▸ Raw data:
## src/rtl/edc_pkg.sv

```systemverilog
package edc_pkg;

    localparam int OPC_W  = 8;
    localparam int CLS_W  = 4;
    localparam int REG_W  = 3;
    localparam int PAIR_W = 2;
    localparam int IM_W   = 2;
    localparam int OPB_W  = 2;

    // Register field value meaning "no register"
    localparam logic [REG_W-1:0] REG_NONE = 3'd6;
    // Operand byte count for an absolute address
    localparam logic [OPB_W-1:0] ADDR_BYTES = 2'd2;

    typedef enum logic [CLS_W-1:0] {
        CLS_NOP      = 4'd0,
        CLS_NEG      = 4'd1,
        CLS_RETN     = 4'd2,
        CLS_RETI     = 4'd3,
        CLS_IMODE    = 4'd4,
        CLS_PORT_IN  = 4'd5,
        CLS_PORT_OUT = 4'd6,
        CLS_SBC16    = 4'd7,
        CLS_ADC16    = 4'd8,
        CLS_ABS_ST   = 4'd9,
        CLS_ABS_LD   = 4'd10,
        CLS_NIB_ROT  = 4'd11,
        CLS_IR_XFER  = 4'd12,
        CLS_BLOCK    = 4'd13
    } edc_class_e;

    typedef struct packed {
        edc_class_e         cls;
        logic [OPB_W-1:0]   opnd_bytes;
        logic [REG_W-1:0]   port_reg;
        logic               in_flags_only;
        logic               out_zero;
        logic [PAIR_W-1:0]  pair_sel;
        logic [IM_W-1:0]    im_mode;
        logic               nib_left;
        logic               hl_fixed;
    } edc_attr_t;

    // Interrupt mode from the two low bits of the row field
    function automatic logic [IM_W-1:0] im_from_row(input logic [1:0] row_lo);
        case (row_lo)
            2'b10:   return 2'd1;
            2'b11:   return 2'd2;
            default: return 2'd0;
        endcase
    endfunction

endpackage

```

## src/rtl/edc_main_quarter.sv

```systemverilog
// Decoder for the 0x40-0x7F quarter; only the six low opcode bits matter here.
module edc_main_quarter
    import edc_pkg::*;
(
    input  logic [5:0] low6,
    output edc_attr_t  attr
);
    logic [2:0] col;
    logic [2:0] row;

    assign col = low6[2:0];
    assign row = low6[5:3];

    always_comb begin
        attr = '0;
        unique case (col)
            3'd0: begin
                attr.cls           = CLS_PORT_IN;
                attr.port_reg      = row;
                attr.in_flags_only = (row == REG_NONE);
            end
            3'd1: begin
                attr.cls      = CLS_PORT_OUT;
                attr.port_reg = row;
                attr.out_zero = (row == REG_NONE);
            end
            3'd2: begin
                attr.cls      = row[0] ? CLS_ADC16 : CLS_SBC16;
                attr.pair_sel = row[2:1];
                attr.hl_fixed = 1'b1;
            end
            3'd3: begin
                attr.cls        = row[0] ? CLS_ABS_LD : CLS_ABS_ST;
                attr.pair_sel   = row[2:1];
                attr.opnd_bytes = ADDR_BYTES;
            end
            3'd4: attr.cls = CLS_NEG;
            3'd5: attr.cls = row[0] ? CLS_RETI : CLS_RETN;
            3'd6: begin
                attr.cls     = CLS_IMODE;
                attr.im_mode = im_from_row(row[1:0]);
            end
            default: begin
                if (!row[2]) begin
                    attr.cls = CLS_IR_XFER;
                end else if (!row[1]) begin
                    attr.cls      = CLS_NIB_ROT;
                    attr.nib_left = row[0];
                    attr.hl_fixed = 1'b1;
                end
            end
        endcase
    end

    always_comb begin

        ret_split_chk: assert (!(attr.cls == CLS_RETI) || (col == 3'd5 && row[0]));

        flags_in_chk: assert (!attr.in_flags_only || (attr.cls == CLS_PORT_IN && attr.port_reg == REG_NONE));
    end

endmodule

```

## src/rtl/edc_block_row.sv

```systemverilog
// Flags the block-transfer/search rows inside the 0x80-0xBF quarter.
module edc_block_row (
    input  logic       in_quarter,
    input  logic       row_hi,
    input  logic       col_hi,
    output logic       is_block
);
    // Rows 0xA0-0xBF with opcode bit 2 clear carry block operations
    assign is_block = in_quarter && row_hi && !col_hi;
endmodule

```

## src/rtl/edc_classifier.sv

```systemverilog
module edc_classifier
    import edc_pkg::*;
(
    input  logic [7:0] opcode,
    output logic [3:0] op_class,
    output logic [1:0] operand_bytes,
    output logic [2:0] port_reg,
    output logic       in_flags_only,
    output logic       out_zero,
    output logic [1:0] pair_sel,
    output logic [1:0] im_mode,
    output logic       nib_left,
    output logic       hl_fixed
);
    localparam logic [1:0] Q_MAIN  = 2'b01;
    localparam logic [1:0] Q_BLOCK = 2'b10;

    logic [1:0] quarter;
    edc_attr_t  main_attr;
    edc_attr_t  sel;
    logic       blk_hit;

    assign quarter = opcode[OPC_W-1 -: 2];

    edc_main_quarter u_main (
        .low6 (opcode[5:0]),
        .attr (main_attr)
    );

    edc_block_row u_blk (
        .in_quarter (quarter == Q_BLOCK),
        .row_hi     (opcode[5]),
        .col_hi     (opcode[2]),
        .is_block   (blk_hit)
    );

    always_comb begin
        sel = '0;
        if (quarter == Q_MAIN) begin
            sel = main_attr;
        end else if (blk_hit) begin
            sel.cls = CLS_BLOCK;
        end
    end

    assign op_class      = sel.cls;
    assign operand_bytes = sel.opnd_bytes;
    assign port_reg      = sel.port_reg;
    assign in_flags_only = sel.in_flags_only;
    assign out_zero      = sel.out_zero;
    assign pair_sel      = sel.pair_sel;
    assign im_mode       = sel.im_mode;
    assign nib_left      = sel.nib_left;
    assign hl_fixed      = sel.hl_fixed;

    always_comb begin

        dead_quarter_chk: assert (opcode[7] == opcode[6] ? (op_class == CLS_NOP && sel == '0) : 1'b1);

        opnd_bytes_chk: assert (operand_bytes == 2'd0 || op_class == CLS_ABS_ST || op_class == CLS_ABS_LD);

        block_place_chk: assert (op_class != CLS_BLOCK || (opcode[7:5] == 3'b101 && !opcode[2]));

        hl_tie_chk: assert (!hl_fixed || op_class == CLS_SBC16 || op_class == CLS_ADC16 || op_class == CLS_NIB_ROT);

        zero_out_chk: assert (!out_zero || opcode == 8'h71);
    end

endmodule

```

## config.mk

```make
export PLATFORM = sky130hd
export DESIGN_NAME = edc_classifier
export DESIGN_NICKNAME = d
export VERILOG_FILES = /design/src/rtl/edc_pkg.sv /design/src/rtl/edc_main_quarter.sv /design/src/rtl/edc_block_row.sv /design/src/rtl/edc_classifier.sv
export SDC_FILE = /design/constraint.sdc
export NUM_CORES = 1
export LEC_CHECK = 0
export ABC_CLOCK_PERIOD_IN_PS = 3200
export CORE_AREA = 2 2 39 41
export DETAILED_ROUTE_END_ITERATION = 6
export DIE_AREA = 0 0 41 43
export MAX_ROUTING_LAYER = met4
export PLACE_DENSITY_LB_ADDON = 0.08
export SYNTH_ARGS = -nofsm -noshare
export SYNTH_HDL_FRONTEND = slang
export SYNTH_HIERARCHICAL = 1
export SYNTH_SLANG_ARGS = --single-unit
```

## constraint.sdc

```tcl
create_clock -name vclk -period 3.2
set_input_delay 0.64 -clock vclk [all_inputs]
set_output_delay 0.64 -clock vclk [all_outputs]
set_load 0.05 [all_outputs]
```

==> results.md, run 1 <==
- The startpoint of the most critical hold path is opcode[6].
- For this run, the number of standard cells in the final layout without fillers is between 90 and 100.
- Across the VDD grid, the largest voltage drop is ~0.000057 V.
- The min-delay analysis places its worst path in the category in2out.
- The initial antenna violation count is 0.
- Port buffering added 24 buffers.
- Including well taps, the total number of placed cells is 95.
- The number of buffers added to fix hold violations after cts is 0.
- The signal on the critical path passes through clkdlybuf4s50_1, or4b_1, o2111ai_1, and2_1, buf_12.
- The worst setup path is captured at a primary output.
- In the final timing run, aggregate negative setup slack is 0 ns.
- The worst path needs 2.85 ns of the cycle, external delays included.
- After detailed routing, the number of remaining DRC violations is 0.
- The number of endpoints failing setup at the final stage is 0.
- Summed over all layers, the global routing overflow is 0.
- The floorplan step defined a die boundary enclosing about 0.0018 mm^2.
- The area added between synthesis and finish is 73.4%.
- Measured along the y axis, the die boundary spans about 43 um.
- Registers take 0 um^2.
- Leaving out fill and tap cells, the most frequent cells in the layout are 19 x and2_1, 14 x buf_12, 8 x clkdlybuf4s50_1.
- The cell area after synthesis is around 460 um^2.
- The critical path starts at opcode[1].
- Counting every instance in the synthesized netlist gives 60.
- The sequential cell area fraction in the yosys report is 0.
- The share of total power dissipated in combinational logic is 1.000.
- The number of gates resized after CTS is 0.
- In this run the remaining antenna-violating nets after routing total 0.
- The initialized floorplan defines 14 standard-cell rows.
- Yosys mapped the design onto 29 distinct sky130hd cell types.
- Once the clock tree was built, the setup fixing pass inserted 0 buffers.
- Across the run, the number of max-cap violations was 0.
- During I/O placement, the number of pins put on the boundary was 25.
- For this design the static power due to leakage is between 0.3 and 0.4 nW.
- The leading cell type in the layout, fill and taps excluded is and2_1.
- Of all nets on the critical path, the largest fanout is 13.
- The final max-slew violation count is 0.
- The final route contains around 470 vias.
- The critical path is of the in2out type.
- The clock buffers instantiated in the layout total 0.
- The share of power burned in registers is 0.
- The share of layout cells above drive strength 1 is 0.304.
- Dividing the synthesized area by the synthesized cell count gives roughly 7.6 um^2.
- The initial utilization of the core area, before any placement, comes to 0.329.
- The largest single stage delay on the critical path is between 0.6 and 0.7 ns.
- The fraction of power consumed by the clock network is 0.
- The number of DRC markers in iteration 0 is 10.
- The switching power is 44.5 uW.
- The core box area is between 0.001 and 0.0015 mm^2.
- The internal power component is between 40 and 50 uW.
- For this run, the detailed router's first-pass iteration total came to 4.
- The width of the die is between 40 and 50 um.
- In the finished design, the share of the clock period the worst path needs comes to 0.890.
- The total buffers and inverters traversed by the critical path is 2.
- The number of fill cells in the layout is 130.
- The number of nets in the finished design is 89.
- The first-pass GRT wire length is around 1600 um.
- The detailed-route wire length per cell is ~10 um.
- The via count of the first global-routing pass was 353.
- The total count of hold-check failures in the final report was 0.
- The slowest stage of the critical path is the clkdlybuf4s50_1 cell.
- Among cell families on the critical path, the largest total delay comes from buffers and inverters.
- The pin count of the biggest net entering global routing is 18.
- The count of inserted antenna diode cells is 0.
- The half-perimeter wire length after detailed placement is ~820 um.
- The post-layout total power is a little under 90 uW.
- The number of warnings issued by yosys is 6.
- STA classifies the critical path startpoint as an input port.
- The overall routed net length is 970 um.
- In the global route stage, overall resource usage came out at 0.124.
- The run finished with clean final reports.
- Synthesis produced a netlist with a net count of 68.
- Sequential cells placed in the final layout were counted as 0.
- Data on the critical path is required at its endpoint by roughly 2.6 ns.
- The maximum clock frequency is between 300 and 400 MHz.
- The arrival time reported for the critical path endpoint is 2.21 ns.
- The congestion estimate from routability-driven global placement came to roughly 0.9.
- Dividing total power by cell area gives a power density of roughly 110 mW/mm^2.
- Setup repair after global routing left no endpoint under its margin.
- In the routed layout, each cell is associated on average with a via count of slightly below 5.
- The switching fraction of total power is 0.515.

▸ About this task: Scan the entries for the word "taps". Report each line that has it.

▸ Exercise result:
- Including well taps, the total number of placed cells is 95.
- The leading cell type in the layout, fill and taps excluded is and2_1.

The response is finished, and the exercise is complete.